Executive Summary
Vercel has successfully deployed an internal AI-powered workflow to automate the code review process for one of its largest applications. The system uses an LLM-based classifier to distinguish between low-risk changes (e.g., UI, docs) and high-risk changes (e.g., authentication, payments). This allows an AI agent to safely auto-merge 58% of all pull requests without human intervention, significantly reducing development bottlenecks. As a result, the average time-to-merge has dropped by 62%, while the speed and focus of human reviews on critical code have improved.
Key Takeaways
* Primary Function: An LLM (Gemini) classifies pull requests (PRs) as either "HIGH" or "LOW" risk based on an analysis of the code diff, title, and description.
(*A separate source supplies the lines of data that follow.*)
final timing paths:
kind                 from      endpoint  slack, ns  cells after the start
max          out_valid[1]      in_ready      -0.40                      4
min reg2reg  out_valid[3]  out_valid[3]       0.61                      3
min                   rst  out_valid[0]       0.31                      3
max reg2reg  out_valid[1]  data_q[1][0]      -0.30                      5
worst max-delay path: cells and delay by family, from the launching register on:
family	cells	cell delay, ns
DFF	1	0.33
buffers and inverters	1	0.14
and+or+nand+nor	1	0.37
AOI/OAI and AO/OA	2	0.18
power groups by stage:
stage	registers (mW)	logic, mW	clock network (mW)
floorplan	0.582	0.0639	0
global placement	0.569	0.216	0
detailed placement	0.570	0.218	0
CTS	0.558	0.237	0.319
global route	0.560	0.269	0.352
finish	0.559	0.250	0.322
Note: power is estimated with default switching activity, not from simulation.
--- src/rtl/alu_issue_queue.sv ---
// Issue queue in front of a combinational ALU: buffers requests, drives registered
// operands one at a time, and returns captured results over a valid/ready port.
module alu_issue_queue #(
  parameter int unsigned N     = 8,
  parameter int unsigned DEPTH = 4
) (
  input  logic                     clk,
  input  logic                     rst,
  input  logic                     in_valid,
  output logic                     in_ready,
  input  logic [N-1:0]             in_a,
  input  logic [N-1:0]             in_b,
  input  logic [3:0]               in_opcode,
  output logic [N-1:0]             alu_a,
  output logic [N-1:0]             alu_b,
  output logic [3:0]               alu_opcode,
  input  logic [N-1:0]             alu_y,
  input  logic [4:0]               alu_status,
  output logic                     out_valid,
  input  logic                     out_ready,
  output logic [N-1:0]             out_y,
  output logic [4:0]               out_status,
  output logic [3:0]               out_opcode,
  output logic [$clog2(DEPTH):0]   fifo_count
);

  localparam int unsigned PW = $clog2(DEPTH);
  localparam int unsigned CW = PW + 1;
  localparam int unsigned OW = 4;

  typedef struct packed {
    logic [N-1:0]  a;
    logic [N-1:0]  b;
    logic [OW-1:0] opcode;
  } req_t;

  typedef enum logic [1:0] {
    IDLE = 2'd0,
    EXEC = 2'd1,
    HOLD = 2'd2
  } state_t;

  state_t        state, state_n;
  req_t          mem [DEPTH];
  logic [PW-1:0] wr_ptr, rd_ptr;
  logic          push_c, pop_c, capture_c, release_c;
  req_t          head_c;

  assign in_ready = (fifo_count < CW'(DEPTH));
  assign push_c   = in_valid && in_ready;
  assign head_c   = mem[rd_ptr];

  // Sequencing: pops consult the pre-edge count, so a same-edge push is never bypassed.
  always_comb begin
    state_n   = state;
    pop_c     = 1'b0;
    capture_c = 1'b0;
    release_c = 1'b0;
    unique case (state)
      IDLE: begin
        if (fifo_count != '0) begin
          pop_c   = 1'b1;
          state_n = EXEC;
        end
      end
      EXEC: begin
        capture_c = 1'b1;
        state_n   = HOLD;
      end
      HOLD: begin
        if (out_ready) begin
          release_c = 1'b1;
          if (fifo_count != '0) begin
            pop_c   = 1'b1;
            state_n = EXEC;
          end else begin
            state_n = IDLE;
          end
        end
      end
      default: state_n = IDLE;
    endcase
  end

  always_ff @(posedge clk) begin
    if (rst) state <= IDLE;
    else     state <= state_n;
  end

  // Storage array needs no reset; pointers and count define what is valid.
  always_ff @(posedge clk) begin
    if (push_c) mem[wr_ptr] <= '{a: in_a, b: in_b, opcode: in_opcode};
  end

  always_ff @(posedge clk) begin
    if (rst) begin
      wr_ptr     <= '0;
      rd_ptr     <= '0;
      fifo_count <= '0;
    end else begin
      if (push_c) wr_ptr <= wr_ptr + PW'(1);
      if (pop_c)  rd_ptr <= rd_ptr + PW'(1);
      unique case ({push_c, pop_c})
        2'b10:   fifo_count <= fifo_count + CW'(1);
        2'b01:   fifo_count <= fifo_count - CW'(1);
        default: fifo_count <= fifo_count;
      endcase
    end
  end

  always_ff @(posedge clk) begin
    if (rst) begin
      alu_a      <= '0;
      alu_b      <= '0;
      alu_opcode <= '0;
    end else if (pop_c) begin
      alu_a      <= head_c.a;
      alu_b      <= head_c.b;
      alu_opcode <= head_c.opcode;
    end
  end

  always_ff @(posedge clk) begin
    if (rst) begin
      out_valid  <= 1'b0;
      out_y      <= '0;
      out_status <= '0;
      out_opcode <= '0;
    end else if (capture_c) begin
      out_valid  <= 1'b1;
      out_y      <= alu_y;
      out_status <= alu_status;
      out_opcode <= alu_opcode;
    end else if (release_c) begin
      out_valid  <= 1'b0;
    end
  end

endmodule
--- config.mk ---
export PLATFORM = sky130hd
export DESIGN_NAME = alu_issue_queue
export DESIGN_NICKNAME = d
export VERILOG_FILES = /design/src/rtl/alu_issue_queue.sv
export SDC_FILE = /design/constraint.sdc
export NUM_CORES = 1
export LEC_CHECK = 0
export BUFFER_PORTS_ARGS = -buffer_cell sky130_fd_sc_hd__buf_2
export CAP_MARGIN = 20
export CORE_UTILIZATION = 52
export CTS_BUF_LIST = sky130_fd_sc_hd__clkbuf_2 sky130_fd_sc_hd__clkbuf_4 sky130_fd_sc_hd__clkbuf_8
export DETAILED_ROUTE_END_ITERATION = 8
export HOLD_SLACK_MARGIN = 0.15
export PLACE_DENSITY = 0.81
export SYNTH_ARGS = -nofsm -noshare
export SYNTH_HDL_FRONTEND = slang
export SYNTH_SLANG_ARGS = --single-unit
--- constraint.sdc ---
create_clock -name clk -period 2.4 [get_ports clk]
set_clock_uncertainty 0.2 [all_clocks]
set_input_delay 0.24 -clock clk [delete_from_list [all_inputs] [get_ports clk]]
set_output_delay 0.24 -clock clk [all_outputs]
set_load 0.01 [all_outputs]
After elaboration in Yosys (flattened, before gate mapping)
Memories as Yosys holds them, arrays and structs flattened. A register that Yosys moved wholly into a read port is not among the register bits.
Index checks and enable logic that the tools add are counted.
{"block": "word_totals", "mem_count": 1, "regBits": 27, "ramBits": 80, "elab_cells": 41, "out_inout_bits": 42}
{"block": "op_classes", "magnitude_cmp": 1, "eq_ne": 6, "n_reduce_logical": 6, "n_mux": 15, "n_addsub": 4}
{"name": "mem", "depth": 4, "width": 20, "read_ports": 1, "rd_ports_with_merged_regs": 1, "wr": 1, "line": "44", "rtl": "req_t mem [DEPTH];"}
{"operator": "2-to-1 mux 1 bit", "n": 10}
{"operator": "one-hot mux 2 bit (3 select lines)", "n": 1}
{"operator": "one-hot mux 3 bit (2 select lines)", "n": 1}
{"operator": "adder 2 x 1 -> 2 bit (second input constant)", "n": 2}
{"operator": "equality test 2 x 1 -> 1 bit (second input constant)", "n": 2}
{"operator": "equality test 2 bit (second input constant)", "n": 2}
{"operator": "2-to-1 mux 2 bit", "n": 2}
{"operator": "inequality test 2 bit (second input constant)", "n": 2}
{"operator": "nonzero test 2 bit", "n": 2}
{"operator": "adder 3 x 1 -> 3 bit (second input constant)", "n": 1}
{"operator": "less-than comparator 3 bit (second input constant)", "n": 1}
{"operator": "nonzero test 3 bit", "n": 1}
{"operator": "subtractor 3 x 1 -> 3 bit (second input constant)", "n": 1}
{"operator": "zero test 2 bit", "n": 1}
{"operator": "one-hot mux 1 bit (2 select lines)", "n": 1}
{"operator": "AND reduction 2 bit", "n": 1}
{"operator": "logical AND 1 bit", "n": 1}

Logic depth before layout (Yosys ltp)
{"block": "depth", "ltp_word": 6, "ltp_mapped": 9}

Worst setup path before layout
No wires, ideal clock.
{"block": "synth_path", "kind": "register to register", "from": "reg fifo_count[2]", "to": "reg fifo_count[2]", "setup_ns": 0.070, "path_buffers": 1, "t_arrival_ns": 2.162, "path_slack_ns": -0.032, "t_required_ns": 2.130, "period_less_slack_ns": 2.432, "stages_incl_launch_ff": 10, "path_cell_list": "dfxtp_1 -> nor3_2 -> nor3_1 -> buf_2 -> ha_1 -> inv_1 -> fa_1 -> xor2_1 -> or3_1 -> a21oi_1"}
{"block": "synth_between", "elab_chain_cells": 6, "elab_cells_between_ends": 12, "cone_classes": "2 x add/sub; 1 x order compare; 2 x eq/ne; 4 x mux; 3 x reduce/logical"}
{"element": "from (decl)", "line": "24", "rtl": "output logic [$clog2(DEPTH):0] fifo_count"}
{"element": "from (signal assigned)", "line": "104", "rtl": "2'b10: fifo_count <= fifo_count + CW'(1);"}
{"element": "from (signal assigned)", "line": "105", "rtl": "2'b01: fifo_count <= fifo_count - CW'(1);"}
{"element": "from (signal assigned)", "line": "106", "rtl": "default: fifo_count <= fifo_count;"}
{"element": "nonzero test 3 bit *", "line": "61, 73"}
{"element": "2-to-1 mux 1 bit *", "line": "61, 73"}
{"element": "2-to-1 mux 1 bit", "line": "71", "rtl": "if (out_ready) begin"}
{"element": "one-hot mux 1 bit (2 select lines) *", "line": "59", "rtl": "unique case (state)"}
{"element": "named net pop_c", "line": "46", "rtl": "logic push_c, pop_c, capture_c, release_c;"}
{"element": "equality test 2 x 1 -> 1 bit or equality test 2 bit (tied branches)", "line": "103", "rtl": "unique case ({push_c, pop_c})"}
{"element": "one-hot mux 3 bit (2 select lines) or nonzero test 2 bit (tied branches)"}
Mark *: on every way through the listed nets, which the timed path passes. The rest lies on a longest branch.
A chain may end at the register's enable or synchronous reset.

Final worst setup path
{"block": "layout_path", "from": "reg state[1]", "to": "reg fifo_count[2]"}
{"block": "layout_between", "elab_chain_cells": 4, "elab_cells_between_ends": 7, "cone_classes": "3 x eq/ne; 2 x mux; 2 x reduce/logical"}
{"element": "from (decl)", "line": "43", "rtl": "state_t state, state_n;"}
{"element": "from (signal assigned)", "line": "87", "rtl": "else state <= state_n;"}
{"element": "equality test 2 bit or zero test 2 bit (tied branches)", "line": "59"}
{"element": "one-hot mux 1 bit (2 select lines) *", "line": "59"}
{"element": "equality test 2 x 1 -> 1 bit or equality test 2 bit (tied branches)", "line": "103"}
{"element": "one-hot mux 3 bit (2 select lines) or nonzero test 2 bit (tied branches)"}
Mark *: on every way between the ends. The rest lies on a longest branch, timed or not.

==> results.txt <==
----------------------------------------------------
[Timing]
  Hold slack final ... 0.226 ns
  Maximum achievable frequency ... ~430 MHz
  Final setup violating endpoints ... 0
  Rel. slew slack ... around 52%
  Total negative slack for setup checks ... 0 ns
  Count of final max-slew check failures ... 0
  Final period utilization ... a little over nine tenths
  Worst Tran Pin Value ... just over 0.7 ns
  Count of final hold-check violations ... 0
  Post-layout min period ... ~2.3 ns

[Global route]
  Total global routing track utilization ... approximately a fifth
  Global-route wire length before repair ... around 15 mm
  Number of antenna violations at the first check in global routing ... 0
  Pin count of the biggest net entering global routing ... 27
  GR Overflow Total ... 0
  Number of global-route vias before repair ... between 3000 and 4000

[Clock tree]
  Clock sinks ... around 130
  Clock Root Buffer ... clkbuf_8
  Clock-pin transition on the worst setup and hold timing paths ... ~0.07 ns
  Max clock buf depth ... 2
  Clock tree from TritonCTS ... built
  Total CTS buffers ... 17
  Skew-Pair Late Insertion Delay ... ~0.42 ns
  Maximum level of the CTS H-tree ... 4

[Yosys]
  Number of enable-type register cells in the synthesized netlist ... 80
  Async S/R FF share, synth ... 0%
  Count of distinct cell types in the synthesized netlist ... 34
  Cells after Synth ... between 300 and 400
  Avg Inst Size Synth ... roughly 16 um^2
  Synth Net Count ... around 350
  Cell Area, Synth ... roughly 0.0048 mm^2
  Sequential area share after synthesis ... between 60% and 70%
  Yosys warning total ... 0
  Yosys reg bits ... approximately 130
  Primary FF master, synth ... edfxtp_1

[Cells and area]
  Most frequent standard cell in the layout excluding fill and tap cells ... edfxtp_1
  Antenna cells ... 0
  Layout cell share with drive strength beyond 1 ... between 30% and 40%
  Post-synthesis to final-layout area growth ... 28.9%
  Post-Layout Cell Count ... between 500 and 600
  Fill cell instance count of the final layout ... 594
  Most frequent cells in the layout ... edfxtp_1, buf_2, dfxtp_1
  Number of nets at the end of the flow ... approximately 480
  Finished Core Util ... 70.2%
  Area used by multi-input combinational logic ... 0.00133 mm^2
  Sequential cell area ... roughly 0.0033 mm^2

[Route]
  Routed length per instance ... between 15 and 20 um
  Initial DRC count ... about 130
  Post-detailed-route via-to-cell ratio ... 5.28
  Vias ... 2950
  Final WL ... around 9.4 mm
  Antenna Violating Nets Remaining ... 0
  Drt pass-1 iters ... 6
  Drc violations ... 9

[Status]
  Result of the run ... finished, violations left
  Violations in the final reports ... design-rule violations

[Floorplanning]
  Die Y ... between 90 and 100 um
  Die boundary width ... 98.0 um
  Core area ... between 0.008 and 0.009 mm^2
  Number of core rows ... 34
  Starting utilization of the core area ... between 50 and 60%
  I/O pin cnt ... 79
  Die footprint ... around 0.0096 mm^2

[Worst hold path]
  Class of the tightest hold or removal check ... in -> reg

[Pwr]
  P_leak ... between 2 and 2.5 nW
  Share of power burned in registers ... 43.4%
  Combinational cell fraction of total power ... around 28%
  Power per standard cell area ... between 1000 and 1500 mW/mm^2
  Peak supply drop ... approximately 540 uV
  Share of total power in the clock network ... between 20% and 30%
  Psw ... roughly 0.0020 W
  Switching fraction of total power ... between 20% and 30%
  Int Power ... 0.00485 W
  Overall Power ... between 0.006 and 0.007 W

[Place]
  Final HPWL from detailed placement ... between 5 and 6 mm
  Routability congestion estimate from global placement ... 0.756
  Placed cell count ... just under 500
  Buffers on Ports ... roughly 80

[Critical path]
  Setup crit start kind ... flip-flop
  Maximum fanout encountered on the critical timing path ... 5
  Element type at the critical path end ... flip-flop
  Reg2reg setup slack ... approximately 0.085 ns
  Critical path start-end classification ... reg -> reg
  Worst EP required ... about 2.6 ns
  Signal arrival time at the worst endpoint ... 2.47 ns

[Flow run]
  Max cap viols ... 0

----------------------------------------------------
-- layer usage --
layer	routed length, um	vias up	GRT usage, %	share of wire (%)
met5	0	-	0	0
li1	-	1398	-	-
met4	89	0	5.94	0.95
met1	3890	1452	23.7	41
met3	459	11	5.65	4.9
met2	4960	89	37.5	53
-- area by class of cell --
type	count	area share, %
repair buffers	131	14.7
well taps	108	2.19
flip-flops and latches	127	54.1
clock inverters	12	2.69
clock buffers	20	4.35
multi-input cells	154	21.5
inverters	7	0.425
-- cell usage after synthesis (2+ instances only) --
cell       count  area (um^2)
a21oi_1       21          105
and2_1         4         25.0
buf_2         12         60.1
buf_6          2         22.5
clkbuf_1       3         11.3
dfxtp_1       47          941
edfxtp_1      80         2400
ha_1           5         62.6
inv_1          7         26.3
mux4_1         3         78.8
mux4_2        17          383
nand2_1       35          131
nand2b_1      22          138
nor2_1         6         22.5
nor2b_1        4         25.0
nor3_1         2         10.0
o2bb2ai_1     20          175
xor2_1         2         17.5
-- stage by stage --
| step | setup slack (ns) | instance area (um^2) |
|---|---|---|
| after floorplan | 0.0696 | 4800 |
| after CTS | 0.0756 | 6140 |
| after detailed placement | 0.0937 | 5360 |
| final | 0.0848 | 6180 |
| after global routing | -0.0195 | 6180 |
| after global placement | 0.233 | 5360 |
-- timing repair --
item | CTS | global route
resized for setup | 0 | 7
buffers inserted | 0 | 2
hold endpoints to repair | 100 | 1
setup endpoints to repair | 0 | 1
hold buffers | 35 | 1
-- state kept, by name, indices dropped and copies added (netlist names) --
signal and count:
alu_a 8, mem 80, wr_ptr 2, rd_ptr 2, state 2, out_y 8, fifo_count 3, out_opcode 4
out_status 5, alu_b 8, out_valid 1, alu_opcode 4
-- cells by family (layout without fill, tap and decap cells) --
kind of cell | count (synthesis) | after routing | synth area share (%)
flops | 127 | 127 | 69.7
simple gates | 79 | 79 | 8.51
compound gates | 44 | 44 | 6.29
buf+inv | 27 | 170 | 3.11
mux | 22 | 22 | 10.1
fa+ha+maj | 6 | 6 | 1.72
xor+xnor | 3 | 3 | 0.548
-- power by group through the flow --
stage                     logic, W  clock network (W)  registers [W]
final                      0.00190            0.00198        0.00298
after global routing       0.00208            0.00210        0.00302
after CTS                  0.00188            0.00201        0.00297
after detailed placement   0.00182                  0        0.00302
after global placement     0.00176                  0        0.00299
after floorplan            0.00117                  0        0.00308
-- path summary, 6_finish.rpt --
path,from,end,cells past startpoint
setup / recovery,state[1],fifo_count[2],8
hold / removal,in_valid,wr_ptr[0],5
setup reg to reg,state[1],fifo_count[2],8
hold reg to reg,out_y[5],out_y[5],2
-- worst max-delay path: stages, from the launching register on --
cell and delay, ns:
dfxtp_1 0.33, and2b_2 0.22, nor3_4 0.21, ha_2 0.21, inv_1 0.06, fa_2 0.33
xor2_1 0.17, or3_1 0.40, a21oi_2 0.12
Power figures use the tool's default switching activity.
* Automated Workflow: Low-risk PRs are automatically approved and merged by the agent, while high-risk PRs are flagged and require mandatory human review.
* Performance Metrics:
* 58% of all PRs are now handled automatically by the agent.
* Average merge time decreased by 62%, from 29 hours to 10.9 hours.
* Individual developer throughput increased by 46%.
* Safety & Reliability:
* Zero auto-merged PRs were reverted during the experiment.
* The system is tuned to favor "false HIGHs" over "false LOWs" to err on the side of caution.
* Deployment rollbacks decreased, and the only incident-causing rollback was from a human-approved PR that the AI had correctly flagged as high-risk.
* Improved Human Review: With fewer PRs to review, human engineers focused on more critical changes, with the time-to-first-review on high-risk PRs improving by 2.7x.
Strategic Importance
This initiative serves as a powerful case study for applying AI agents to solve real-world bottlenecks in the software development lifecycle, increasing engineering velocity without compromising safety. For Vercel, it validates its own AI infrastructure and demonstrates a tangible method for other engineering organizations to scale development practices.